Kissy Road in Freetown, once a scene of
murder and mayhem in Sierra Leone's civil war
For anyone who has seen Edward Zwick’s film Blood Diamond,
walking through Kissy Road in Freetown, Sierra Leone, is chilling.
This is the main thoroughfare of the West Side where hundreds
of its inhabitants were brutalised or slaughtered by rebels in the
country’s civil war which finally ended in 2000 after nine bloody
years of tragedy and turmoil.
Now, due to the massive influx of refugees during the war and
the neglect during its 49 years of independent rule, the West Side
is a sprawling ghetto which runs into the sea as people try to grab
what little space is available in their daily fight for
survival.
The only legacy of 150-odd years of British rule are
street signs declaring Walpole Street, Bathurst Street, Upper
Brook Street, fixed to dirty, foreboding shadows of once-majestic
buildings which have been left to rot and crumble.
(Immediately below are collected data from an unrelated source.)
`src/rtl/nonce_collect_pkg.sv`:
```
// Shared types and constants for the nonce collector: word widths, output FSM
// states and a constant-foldable clog2.
package nonce_collect_pkg;

    localparam int NONCE_W = 32;
    localparam int DROP_W  = 16;

    typedef enum logic [1:0] {
        IDLE,
        SEND,
        WAIT_BUSY,
        WAIT_DONE
    } state_e;

    function automatic int clog2(input int value);
        int r;
        r = 0;
        while ((1 << r) < value) begin
            r = r + 1;
        end
        return r;
    endfunction

endpackage

```
`src/rtl/nonce_fifo.sv`:
```
// Synchronous FIFO with registered write and first-word-fall-through read.
// DEPTH must be a power of two so the pointers wrap naturally.
module nonce_fifo
    import nonce_collect_pkg::*;
#(
    parameter int DEPTH = 8,
    parameter int WIDTH = 32
) (
    input  logic                     clk,
    input  logic                     reset,
    input  logic                     wr_en,
    input  logic [WIDTH-1:0]         wr_data,
    input  logic                     rd_en,
    output logic [WIDTH-1:0]         rd_data,
    output logic [clog2(DEPTH):0]    count,
    output logic                     full,
    output logic                     empty
);

    localparam int PTR_W = clog2(DEPTH);
    localparam int CNT_W = clog2(DEPTH) + 1;

    logic [WIDTH-1:0] mem_q [DEPTH];
    logic [PTR_W-1:0] wr_ptr_q, wr_ptr_d;
    logic [PTR_W-1:0] rd_ptr_q, rd_ptr_d;
    logic [CNT_W-1:0] count_q, count_d;
    logic             do_wr;
    logic             do_rd;

    assign full    = (count_q == CNT_W'(DEPTH));
    assign empty   = (count_q == '0);
    assign count   = count_q;
    assign rd_data = mem_q[rd_ptr_q];
    assign do_wr   = wr_en && !full;
    assign do_rd   = rd_en && !empty;

    always_comb begin
        wr_ptr_d = wr_ptr_q;
        rd_ptr_d = rd_ptr_q;
        count_d  = count_q;
        if (do_wr) begin
            wr_ptr_d = wr_ptr_q + 1'b1;
        end
        if (do_rd) begin
            rd_ptr_d = rd_ptr_q + 1'b1;
        end
        case ({do_wr, do_rd})
            2'b10:   count_d = count_q + 1'b1;
            2'b01:   count_d = count_q - 1'b1;
            default: count_d = count_q;
        endcase
    end

    always_ff @(posedge clk) begin
        if (reset) begin
            wr_ptr_q <= '0;
            rd_ptr_q <= '0;
            count_q  <= '0;
        end else begin
            wr_ptr_q <= wr_ptr_d;
            rd_ptr_q <= rd_ptr_d;
            count_q  <= count_d;
        end
    end

    // Storage carries no reset; only the pointers and count define content.
    always_ff @(posedge clk) begin
        if (do_wr) begin
            mem_q[wr_ptr_q] <= wr_data;
        end
    end

endmodule

```
`src/rtl/nonce_collect.sv`:
```
// Collects golden-nonce pulses from SLAVES sources, arbitrates them round-robin
// into a FIFO and drains it through the serial send/busy handshake.
// Optional NONCE_DEDUP_EN discards a granted nonce equal to the last one queued.
//
// Handshake: serial_send is a one-cycle strobe with golden_nonce stable; the
// transmitter raises serial_busy while sending and drops it when finished. If
// busy never rises within BUSY_TIMEOUT cycles the same word is strobed again.
module nonce_collect
    import nonce_collect_pkg::*;
#(
    parameter int SLAVES       = 2,
    parameter int FIFO_DEPTH   = 8,
    parameter int BUSY_TIMEOUT = 16
) (
    input  logic                        uart_clk,
    input  logic                        reset,
    input  logic [SLAVES-1:0]           new_nonces,
    input  logic [SLAVES*NONCE_W-1:0]   slave_nonces,
    output logic [NONCE_W-1:0]          golden_nonce,
    output logic                        serial_send,
    input  logic                        serial_busy,
    output logic [clog2(FIFO_DEPTH):0]  fifo_count,
    output logic                        overflow,
    output logic [DROP_W-1:0]           drop_count,
    output state_e                      fsm_state
);

    localparam int RR_W  = (SLAVES > 1) ? clog2(SLAVES) : 1;
    localparam int TMR_W = clog2(BUSY_TIMEOUT) + 1;

    logic [SLAVES-1:0]  pend_valid_q, pend_valid_d;
    logic [NONCE_W-1:0] pend_nonce_q [SLAVES];
    logic [NONCE_W-1:0] pend_nonce_d [SLAVES];
    logic [RR_W-1:0]    rr_q, rr_d;
    logic [DROP_W-1:0]  drop_q, drop_d;
    logic               overflow_q, overflow_d;
    state_e             state_q, state_d;
    logic [TMR_W-1:0]   timer_q, timer_d;
    logic [NONCE_W-1:0] golden_q, golden_d;

    logic               grant_found;
    logic [RR_W-1:0]    grant_idx;
    logic [RR_W-1:0]    grant_rr_next;
    logic [NONCE_W-1:0] grant_nonce;
    int                 best_dist;
    int                 drops;
    logic [31:0]        drop_sum;

    logic               fifo_wr;
    logic               fifo_rd;
    logic [NONCE_W-1:0] fifo_rdata;
    logic               fifo_full;
    logic               fifo_empty;

    // Round-robin pick: the valid source closest at or after rr_q, wrapping.
    always_comb begin
        grant_found   = 1'b0;
        grant_idx     = '0;
        grant_rr_next = rr_q;
        grant_nonce   = '0;
        best_dist     = SLAVES;
        if (!fifo_full) begin
            for (int i = 0; i < SLAVES; i++) begin
                if (pend_valid_q[i] &&
                    (((i - int'(rr_q)) + SLAVES) % SLAVES) < best_dist) begin
                    best_dist     = ((i - int'(rr_q)) + SLAVES) % SLAVES;
                    grant_found   = 1'b1;
                    grant_idx     = RR_W'(i);
                    grant_rr_next = RR_W'((i + 1) % SLAVES);
                    grant_nonce   = pend_nonce_q[i];
                end
            end
        end
        rr_d = grant_found ? grant_rr_next : rr_q;
    end

`ifdef NONCE_DEDUP_EN
    logic [NONCE_W-1:0] last_q;
    logic               last_valid_q;

    assign fifo_wr = grant_found && !(last_valid_q && (grant_nonce == last_q));

    always_ff @(posedge uart_clk) begin
        if (reset) begin
            last_q       <= '0;
            last_valid_q <= 1'b0;
        end else if (fifo_wr) begin
            last_q       <= grant_nonce;
            last_valid_q <= 1'b1;
        end
    end
`else
    assign fifo_wr = grant_found;
`endif

    // A fresh pulse always wins; it only counts as a drop if the old value
    // was still pending and not taken by the arbiter this cycle.
    always_comb begin
        drops        = 0;
        pend_valid_d = pend_valid_q;
        for (int i = 0; i < SLAVES; i++) begin
            pend_nonce_d[i] = pend_nonce_q[i];
            if (new_nonces[i]) begin
                pend_nonce_d[i] = slave_nonces[i*NONCE_W +: NONCE_W];
                pend_valid_d[i] = 1'b1;
                if (pend_valid_q[i] && !(grant_found && (grant_idx == RR_W'(i)))) begin
                    drops = drops + 1;
                end
            end else if (grant_found && (grant_idx == RR_W'(i))) begin
                pend_valid_d[i] = 1'b0;
            end
        end
        drop_sum   = 32'(drop_q) + 32'(drops);
        drop_d     = (drop_sum > 32'h0000_FFFF) ? '1 : drop_sum[DROP_W-1:0];
        overflow_d = overflow_q || (drops != 0);
    end

    always_comb begin
        state_d     = state_q;
        timer_d     = timer_q;
        golden_d    = golden_q;
        fifo_rd     = 1'b0;
        serial_send = 1'b0;
        case (state_q)
            IDLE: begin
                if (!fifo_empty) begin
                    fifo_rd  = 1'b1;
                    golden_d = fifo_rdata;
                    state_d  = SEND;
                end
            end
            SEND: begin
                serial_send = 1'b1;
                timer_d     = '0;
                state_d     = WAIT_BUSY;
            end
            WAIT_BUSY: begin
                timer_d = timer_q + 1'b1;
                if (serial_busy) begin
                    state_d = WAIT_DONE;
                end else if (timer_q == TMR_W'(BUSY_TIMEOUT - 1)) begin
                    state_d = SEND;
                end
            end
            WAIT_DONE: begin
                if (!serial_busy) begin
                    state_d = IDLE;
                end
            end
            default: state_d = IDLE;
        endcase
    end

    always_ff @(posedge uart_clk) begin
        if (reset) begin
            pend_valid_q <= '0;
            for (int i = 0; i < SLAVES; i++) begin
                pend_nonce_q[i] <= '0;
            end
            rr_q       <= '0;
            drop_q     <= '0;
            overflow_q <= 1'b0;
            state_q    <= IDLE;
            timer_q    <= '0;
            golden_q   <= '0;
        end else begin
            pend_valid_q <= pend_valid_d;
            for (int i = 0; i < SLAVES; i++) begin
                pend_nonce_q[i] <= pend_nonce_d[i];
            end
            rr_q       <= rr_d;
            drop_q     <= drop_d;
            overflow_q <= overflow_d;
            state_q    <= state_d;
            timer_q    <= timer_d;
            golden_q   <= golden_d;
        end
    end

    nonce_fifo #(
        .DEPTH (FIFO_DEPTH),
        .WIDTH (NONCE_W)
    ) u_fifo (
        .clk     (uart_clk),
        .reset   (reset),
        .wr_en   (fifo_wr),
        .wr_data (grant_nonce),
        .rd_en   (fifo_rd),
        .rd_data (fifo_rdata),
        .count   (fifo_count),
        .full    (fifo_full),
        .empty   (fifo_empty)
    );

    assign golden_nonce = golden_q;
    assign overflow     = overflow_q;
    assign drop_count   = drop_q;
    assign fsm_state    = state_q;

endmodule

```
[src/rtl/axil_pkg.sv]
// Shared types for the AXI-Lite write controller.
//   resp_t     : 2-bit AXI write response code (OKAY / SLVERR)
//   wr_state_t : write-channel FSM state encoding
//   ERR_CNT_WIDTH : width of the optional SLVERR counter
package axil_pkg;

    typedef logic [1:0] resp_t;

    localparam resp_t RESP_OKAY   = 2'b00;
    localparam resp_t RESP_SLVERR = 2'b10;

    localparam int unsigned ERR_CNT_WIDTH = 16;

    typedef enum logic [2:0] {
        IDLE    = 3'd0,
        WAIT_W  = 3'd1,
        WAIT_AW = 3'd2,
        WRITE   = 3'd3,
        RESP    = 3'd4
    } wr_state_t;

endpackage
`config.mk`:
```
export PLATFORM = sky130hd
export DESIGN_NAME = qkd_key_serializer
export DESIGN_NICKNAME = d
export VERILOG_FILES = /design/src/rtl/qkd_pkg.sv /design/src/rtl/qkd_key_fifo.sv /design/src/rtl/qkd_key_serializer.sv
export SDC_FILE = /design/constraint.sdc
export NUM_CORES = 1
export LEC_CHECK = 0
export CAP_MARGIN = 20
export CORE_MARGIN = 3
export CORE_UTILIZATION = 55
export DETAILED_ROUTE_END_ITERATION = 8
export PLACE_DENSITY = 0.74
export SETUP_SLACK_MARGIN = 0.4
export SYNTH_ARGS = -nofsm -noshare
export SYNTH_HDL_FRONTEND = slang
export SYNTH_HIERARCHICAL = 1
export SYNTH_SLANG_ARGS = --single-unit
```
`constraint.sdc`:
```
create_clock -name clk -period 9.9 [get_ports clk]
set_input_delay 1.98 -clock clk [delete_from_list [all_inputs] [get_ports clk]]
set_output_delay 1.98 -clock clk [all_outputs]
set_load 0.01 [all_outputs]
```
===== src/rtl/multicycle_controller.sv =====
// ---------------------------------------------------------------------------
// multicycle_controller
// Sequencing FSM for the multi-cycle RISC-V core. It steps the shared ALU
// and the unified memory through fetch, decode, execute, memory and
// writeback for each instruction.
// Ports:
//   clk, rst_n           clock, asynchronous active-low reset
//   opc, f3, f7          instruction fields from the instruction register
//   zero, lt             ALU flags used to resolve branches
//   mem_ready            memory completes the current access this cycle
//   PCWrite, IRWrite     PC load enable, instruction/OldPC load enable
//   AdrSrc, MemWrite     memory address select, memory write request
//   RegWrite             register file write enable
//   ResultSrc            result mux select
//   ALUSrcA, ALUSrcB     ALU operand selects
//   ALUControl           ALU operation
//   ImmSrc               immediate format (decoded from opc in every state)
//   illegal              one-cycle pulse in DECODE for unsupported encodings
// ---------------------------------------------------------------------------
module multicycle_controller
    import mc_pkg::*;
(
    input  logic       clk,
    input  logic       rst_n,
    input  logic [6:0] opc,
    input  logic [2:0] f3,
    input  logic [6:0] f7,
    input  logic       zero,
    input  logic       lt,
    input  logic       mem_ready,
    output logic       PCWrite,
    output logic       AdrSrc,
    output logic       MemWrite,
    output logic       IRWrite,
    output logic       RegWrite,
    output logic [1:0] ResultSrc,
    output logic [1:0] ALUSrcA,
    output logic [1:0] ALUSrcB,
    output logic [2:0] ALUControl,
    output logic [2:0] ImmSrc,
    output logic       illegal
);

    state_t     r_state;
    state_t     w_next;
    alu_cls_t   w_cls;
    logic [2:0] w_dec_alu;
    logic       w_dec_illegal;
    logic       w_opc_known;
    logic       w_illegal;
    logic       w_taken;

    // In DECODE the decoder is driven from the opcode so that funct
    // legality is known before committing to an execute state. In the
    // execute states it is driven from the state itself.
    always_comb begin
        w_cls       = CLS_ADD;
        w_opc_known = 1'b1;
        case (opc)
            OP_LOAD, OP_STORE, OP_JAL, OP_LUI: w_opc_known = 1'b1;
            OP_RTYPE, OP_ITYPE, OP_BRANCH, OP_JALR: w_opc_known = 1'b1;
            default: w_opc_known = 1'b0;
        endcase
        case (r_state)
            S_EXECR:  w_cls = CLS_RTYPE;
            S_EXECI:  w_cls = CLS_ITYPE;
            S_BRANCH: w_cls = CLS_BRANCH;
            S_DECODE: begin
                case (opc)
                    OP_RTYPE:  w_cls = CLS_RTYPE;
                    OP_ITYPE:  w_cls = CLS_ITYPE;
                    OP_BRANCH: w_cls = CLS_BRANCH;
                    OP_JALR:   w_cls = CLS_JALR;
                    default:   w_cls = CLS_ADD;
                endcase
            end
            default: w_cls = CLS_ADD;
        endcase
    end

    mc_alu_decoder u_alu_dec (
        .i_cls     (w_cls),
        .i_f3      (f3),
        .i_f7      (f7),
        .o_alu_ctl (w_dec_alu),
        .o_illegal (w_dec_illegal)
    );

    assign w_illegal = (r_state == S_DECODE) && (!w_opc_known || w_dec_illegal);

    // Branch resolution (Mealy term in BRANCH).
    always_comb begin
        case (f3)
            3'd0:    w_taken = zero;
            3'd1:    w_taken = !zero;
            3'd4:    w_taken = lt;
            3'd5:    w_taken = !lt;
            default: w_taken = 1'b0;
        endcase
    end

    always_comb begin
        w_next = r_state;
        case (r_state)
            S_FETCH:  if (mem_ready) w_next = S_DECODE;
            S_DECODE: begin
                if (w_illegal) begin
                    w_next = S_FETCH;
                end else begin
                    case (opc)
                        OP_LOAD, OP_STORE: w_next = S_MEMADR;
                        OP_RTYPE:          w_next = S_EXECR;
                        OP_ITYPE:          w_next = S_EXECI;
                        OP_JAL:            w_next = S_JAL;
                        OP_JALR:           w_next = S_JALR;
                        OP_BRANCH:         w_next = S_BRANCH;
                        OP_LUI:            w_next = S_LUI;
                        default:           w_next = S_FETCH;
                    endcase
                end
            end
            S_MEMADR:   w_next = (opc == OP_LOAD) ? S_MEMREAD : S_MEMWRITE;
            S_MEMREAD:  if (mem_ready) w_next = S_MEMWB;
            S_MEMWB:    w_next = S_FETCH;
            S_MEMWRITE: if (mem_ready) w_next = S_FETCH;
            S_EXECR:    w_next = S_ALUWB;
            S_EXECI:    w_next = S_ALUWB;
            S_ALUWB:    w_next = S_FETCH;
            S_JAL:      w_next = S_ALUWB;
            S_JALR:     w_next = S_JALR2;
            S_JALR2:    w_next = S_ALUWB;
            S_BRANCH:   w_next = S_FETCH;
            S_LUI:      w_next = S_FETCH;
            default:    w_next = S_FETCH;
        endcase
    end

    always_ff @(posedge clk or negedge rst_n) begin
        if (!rst_n) r_state <= S_FETCH;
        else        r_state <= w_next;
    end

    // Outputs. The write enables are gated by rst_n so that nothing is
    // written while reset is held, even though FETCH enables follow
    // mem_ready.
    always_comb begin
        PCWrite    = 1'b0;
        AdrSrc     = 1'b0;
        MemWrite   = 1'b0;
        IRWrite    = 1'b0;
        RegWrite   = 1'b0;
        ResultSrc  = RES_ALUOUT;
        ALUSrcA    = SRCA_PC;
        ALUSrcB    = SRCB_RD2;
        ALUControl = ALU_ADD;
        ImmSrc     = imm_src(opc);
        illegal    = w_illegal & rst_n;
        case (r_state)
            S_FETCH: begin
                ALUSrcB   = SRCB_FOUR;
                ResultSrc = RES_ALURESULT;
                IRWrite   = mem_ready & rst_n;
                PCWrite   = mem_ready & rst_n;
            end
            S_DECODE: begin
                ALUSrcA = SRCA_OLDPC;
                ALUSrcB = SRCB_IMM;
            end
            S_MEMADR, S_JALR: begin
                ALUSrcA = SRCA_RD1;
                ALUSrcB = SRCB_IMM;
            end
            S_MEMREAD: begin
                AdrSrc = 1'b1;
            end
            S_MEMWB: begin
                ResultSrc = RES_DATA;
                RegWrite  = rst_n;
            end
            S_MEMWRITE: begin
                AdrSrc   = 1'b1;
                MemWrite = rst_n;
            end
            S_EXECR: begin
                ALUSrcA    = SRCA_RD1;
                ALUControl = w_dec_alu;
            end
            S_EXECI: begin
                ALUSrcA    = SRCA_RD1;
                ALUSrcB    = SRCB_IMM;
                ALUControl = w_dec_alu;
            end
            S_ALUWB: begin
                RegWrite = rst_n;
            end
            S_JAL, S_JALR2: begin
                ALUSrcA = SRCA_OLDPC;
                ALUSrcB = SRCB_FOUR;
                PCWrite = rst_n;
            end
            S_BRANCH: begin
                ALUSrcA    = SRCA_RD1;
                ALUControl = w_dec_alu;
                PCWrite    = w_taken & rst_n;
            end
            S_LUI: begin
                ResultSrc = RES_IMMEXT;
                RegWrite  = rst_n;
            end
            default: begin
                ResultSrc = RES_ALUOUT;
            end
        endcase
    end

endmodule
**src/rtl/dma_channel_reg_file.sv**
```systemverilog
// rtl/dma_channel_reg_file.sv - per-channel DMA address/count/mode registers
// Processor access by {channel, field}; sequencer advances ch_select one word per xfer_step.
module dma_channel_reg_file #(
  parameter int NCH = 4,
  parameter int AW  = 16,
  parameter int CW  = 16,
  parameter int DW  = 16
) (
  input  logic                     clk,
  input  logic                     reset,
  input  logic                     cs,
  input  logic                     IOR,
  input  logic                     IOW,
  input  logic [$clog2(NCH)+1:0]   reg_addr,
  input  logic [DW-1:0]            data_in,
  output logic [DW-1:0]            data_out,
  input  logic [$clog2(NCH)-1:0]   ch_select,
  input  logic                     xfer_step,
  output logic [AW-1:0]            cur_address_out,
  output logic [CW-1:0]            cur_word_out,
  output logic [NCH-1:0]           ch_active,
  output logic                     tc_pulse,
  output logic [NCH-1:0]           tc_flag,
  output logic                     processor_write_done
);

  localparam int CHW = $clog2(NCH);

  logic [AW-1:0] base_addr [NCH];
  logic [AW-1:0] cur_addr  [NCH];
  logic [CW-1:0] base_cnt  [NCH];
  logic [CW-1:0] cur_cnt   [NCH];
  logic [2:0]    mode      [NCH];

  logic [CHW-1:0] acc_ch;
  logic [1:0]     field;
  logic           acc_ok, sel_ok;
  logic [CHW-1:0] sel_idx;
  logic           wr_en, rd_en;
  logic [NCH-1:0] wr_hit;
  logic           step_ok, step_last;
  logic [NCH-1:0] tc_next;
  logic           unused_data;

  assign acc_ch  = reg_addr[CHW+1:2];
  assign field   = reg_addr[1:0];
  assign acc_ok  = {1'b0, acc_ch} < (CHW+1)'(NCH);
  assign sel_ok  = {1'b0, ch_select} < (CHW+1)'(NCH);
  assign sel_idx = sel_ok ? ch_select : '0;
  assign wr_en   = cs && IOW && !IOR;
  assign rd_en   = cs && IOR && !IOW;
  assign unused_data = ^data_in;

  always_comb begin
    wr_hit = '0;
    for (int i = 0; i < NCH; i++) begin
      wr_hit[i] = wr_en && acc_ok && (acc_ch == CHW'(i));
    end
  end

  // A processor write to the stepping channel wins; the step is dropped.
  assign step_ok   = sel_ok && xfer_step && !mode[sel_idx][2] &&
                     (cur_cnt[sel_idx] != '0) && !wr_hit[sel_idx];
  assign step_last = step_ok && (cur_cnt[sel_idx] == CW'(1));

  always_comb begin
    tc_next = tc_flag;
    if (rd_en && field == 2'd3) tc_next = '0;
    for (int i = 0; i < NCH; i++) begin
      if (wr_hit[i] && !field[1]) tc_next[i] = 1'b0;
    end
    if (step_last) tc_next[sel_idx] = 1'b1;
  end

  always_comb begin
    data_out = '0;
    if (!reset && rd_en && acc_ok) begin
      case (field)
        2'd0:    data_out = DW'(cur_addr[acc_ch]);
        2'd1:    data_out = DW'(cur_cnt[acc_ch]);
        2'd2:    data_out = DW'(mode[acc_ch]);
        default: data_out = DW'(tc_flag);
      endcase
    end
  end

  always_comb begin
    for (int i = 0; i < NCH; i++) begin
      ch_active[i] = !mode[i][2] && (cur_cnt[i] != '0);
    end
  end

  assign cur_address_out = sel_ok ? cur_addr[sel_idx] : '0;
  assign cur_word_out    = sel_ok ? cur_cnt[sel_idx] : '0;

  always_ff @(posedge clk or posedge reset) begin
    if (reset) begin
      for (int i = 0; i < NCH; i++) begin
        base_addr[i] <= '0;
        cur_addr[i]  <= '0;
        base_cnt[i]  <= '0;
        cur_cnt[i]   <= '0;
        mode[i]      <= 3'b100;
      end
      tc_flag              <= '0;
      tc_pulse             <= 1'b0;
      processor_write_done <= 1'b0;
    end else begin
      processor_write_done <= wr_en;
      tc_pulse             <= step_last;
      tc_flag              <= tc_next;
      for (int i = 0; i < NCH; i++) begin
        if (wr_hit[i]) begin
          case (field)
            2'd0: begin
              base_addr[i] <= data_in[AW-1:0];
              cur_addr[i]  <= data_in[AW-1:0];
            end
            2'd1: begin
              base_cnt[i] <= data_in[CW-1:0];
              cur_cnt[i]  <= data_in[CW-1:0];
            end
            2'd2:    mode[i] <= data_in[2:0];
            default: ;
          endcase
        end else if (step_ok && sel_idx == CHW'(i)) begin
          // Autoinit reloads from base instead of leaving the channel at zero.
          if (step_last && mode[i][0]) begin
            cur_addr[i] <= base_addr[i];
            cur_cnt[i]  <= base_cnt[i];
          end else begin
            cur_addr[i] <= mode[i][1] ? cur_addr[i] - AW'(1) : cur_addr[i] + AW'(1);
            cur_cnt[i]  <= cur_cnt[i] - CW'(1);
          end
        end
      end
    end
  end

endmodule

```
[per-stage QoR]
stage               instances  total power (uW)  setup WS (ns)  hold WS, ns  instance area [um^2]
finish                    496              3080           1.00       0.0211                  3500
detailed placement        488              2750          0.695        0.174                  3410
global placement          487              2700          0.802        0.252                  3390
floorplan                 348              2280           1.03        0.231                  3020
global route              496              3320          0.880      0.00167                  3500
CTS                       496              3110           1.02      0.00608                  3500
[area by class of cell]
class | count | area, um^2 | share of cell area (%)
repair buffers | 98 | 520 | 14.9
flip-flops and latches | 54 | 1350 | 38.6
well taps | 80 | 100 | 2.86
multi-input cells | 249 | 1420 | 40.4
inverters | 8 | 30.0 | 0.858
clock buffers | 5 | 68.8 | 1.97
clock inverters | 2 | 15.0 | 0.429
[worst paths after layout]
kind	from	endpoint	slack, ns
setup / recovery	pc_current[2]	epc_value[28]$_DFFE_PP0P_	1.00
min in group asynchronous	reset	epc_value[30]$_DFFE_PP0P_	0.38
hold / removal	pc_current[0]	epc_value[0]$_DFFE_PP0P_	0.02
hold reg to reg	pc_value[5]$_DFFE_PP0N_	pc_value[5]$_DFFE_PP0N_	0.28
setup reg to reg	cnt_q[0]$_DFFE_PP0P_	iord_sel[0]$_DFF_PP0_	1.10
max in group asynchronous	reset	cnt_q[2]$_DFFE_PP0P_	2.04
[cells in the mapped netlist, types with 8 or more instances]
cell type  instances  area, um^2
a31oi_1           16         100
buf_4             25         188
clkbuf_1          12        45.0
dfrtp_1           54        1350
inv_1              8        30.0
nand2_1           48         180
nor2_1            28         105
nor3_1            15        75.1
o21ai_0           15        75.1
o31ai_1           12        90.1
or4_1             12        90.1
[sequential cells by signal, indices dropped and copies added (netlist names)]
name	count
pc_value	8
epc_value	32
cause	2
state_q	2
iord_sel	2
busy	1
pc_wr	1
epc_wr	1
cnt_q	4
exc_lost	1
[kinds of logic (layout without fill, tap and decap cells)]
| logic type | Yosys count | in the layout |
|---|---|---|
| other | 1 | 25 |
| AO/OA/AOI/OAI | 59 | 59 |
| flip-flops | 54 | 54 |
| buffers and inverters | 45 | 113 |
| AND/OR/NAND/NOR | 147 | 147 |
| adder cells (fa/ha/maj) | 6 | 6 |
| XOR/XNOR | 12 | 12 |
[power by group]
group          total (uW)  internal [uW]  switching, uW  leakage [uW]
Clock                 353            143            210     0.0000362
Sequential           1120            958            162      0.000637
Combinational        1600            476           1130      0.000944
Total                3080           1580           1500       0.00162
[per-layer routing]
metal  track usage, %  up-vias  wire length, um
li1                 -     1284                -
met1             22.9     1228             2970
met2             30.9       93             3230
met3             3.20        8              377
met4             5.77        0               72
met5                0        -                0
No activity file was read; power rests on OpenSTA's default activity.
[config.mk]
export PLATFORM = sky130hd
export DESIGN_NAME = pipelined_barrel_shifter_flat
export DESIGN_NICKNAME = d
export VERILOG_FILES = /design/src/rtl/pipelined_barrel_shifter_if.sv /design/src/rtl/pipelined_barrel_shifter.sv /design/src/flat_wrapper.sv
export SDC_FILE = /design/constraint.sdc
export NUM_CORES = 1
export LEC_CHECK = 0
export ABC_AREA = 1
export BUFFER_PORTS_ARGS = -buffer_cell sky130_fd_sc_hd__clkbuf_2
export CAP_MARGIN = 0
export CORE_MARGIN = 4
export CORE_UTILIZATION = 62
export CTS_BUF_LIST = sky130_fd_sc_hd__clkbuf_4
export CTS_CLUSTER_DIAMETER = 40
export DETAILED_ROUTE_END_ITERATION = 10
export PLACE_DENSITY_LB_ADDON = 0.3
export SYNTH_ARGS = -nofsm -noshare
export SYNTH_HDL_FRONTEND = slang
export SYNTH_SLANG_ARGS = --single-unit
export TNS_END_PERCENT = 20
[constraint.sdc]
create_clock -name clk -period 1.55 [get_ports clk]
set_input_delay 0.155 -clock clk [delete_from_list [all_inputs] [get_ports clk]]
set_output_delay 0.155 -clock clk [all_outputs]
set_load 0.03 [all_outputs]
A few coaches and engines are all that remain of the
Sierra Leone Railway Company which was used by Her Majesty the
Queen during a visit in 1961, and during its heyday connected the
country east to west in an amazing feat of engineering.
Surprisingly in the middle of all this poverty where nothing is
wasted, except plastic bags (from iced drinks) which litter every
street corner, is a railway museum where half a dozen engines and a
few coaches in various states of preservation as well as a small
collection of oddities including faded photographs and yellowing
newspaper cuttings are stored.
The proud curator showed us Her Majesty’s now bare state coach
and gleamed with pride, almost as much as the gloss painted livery,
over his collection. A strange irony that a government spends money
on keeping old railway stock nice and shiny while allowing the
tracks of a once-praised railway line to become no more than
makeshift pylons for electricity cables.
Away from the madness and a journey of an hour into the
countryside by 4x4 and eventually down a rickety, steep track is
the village community of Charlotte. Self-sufficient by growing
vegetables to sell at market and catching fish in the river,
everyone is expected to do their bit.
The younger men clear drainage ditches and fill potholes on the
steep track and throughout the village, children babysit their
siblings and older people tend the vegetable plots which give them
sustenance and a living.
They also have the only decent access to a breathtaking
waterfall and each visitor must pay 5,000 Sierra Leone dollars (£1)
for the pleasure to be led there by village guide Akim.
It is a 15-minute slog over difficult and narrow paths running
alongside the river which feeds the crops of Charlotte, but it is
well worth the effort and sweat.
Akim sees me filming with my phone and,
although most people own mobile phones here, he’s not seen one
which can record videos. I show him how to
use it and he films his own home movie of the falls, during which
he turns the camera on himself to make sure he gets in on the
act.
The community has a medical centre supported by foreign aid and
a school where small children are taught the basics before they
have to make the two-mile journey by foot to primary school from
the age of five.
Other tourist attractions include the Tacugama Chimpanzee
Santuary and away from the packed downtown areas of Freetown are
the fabulous beaches of Lumley, Lakka and Aberdeen.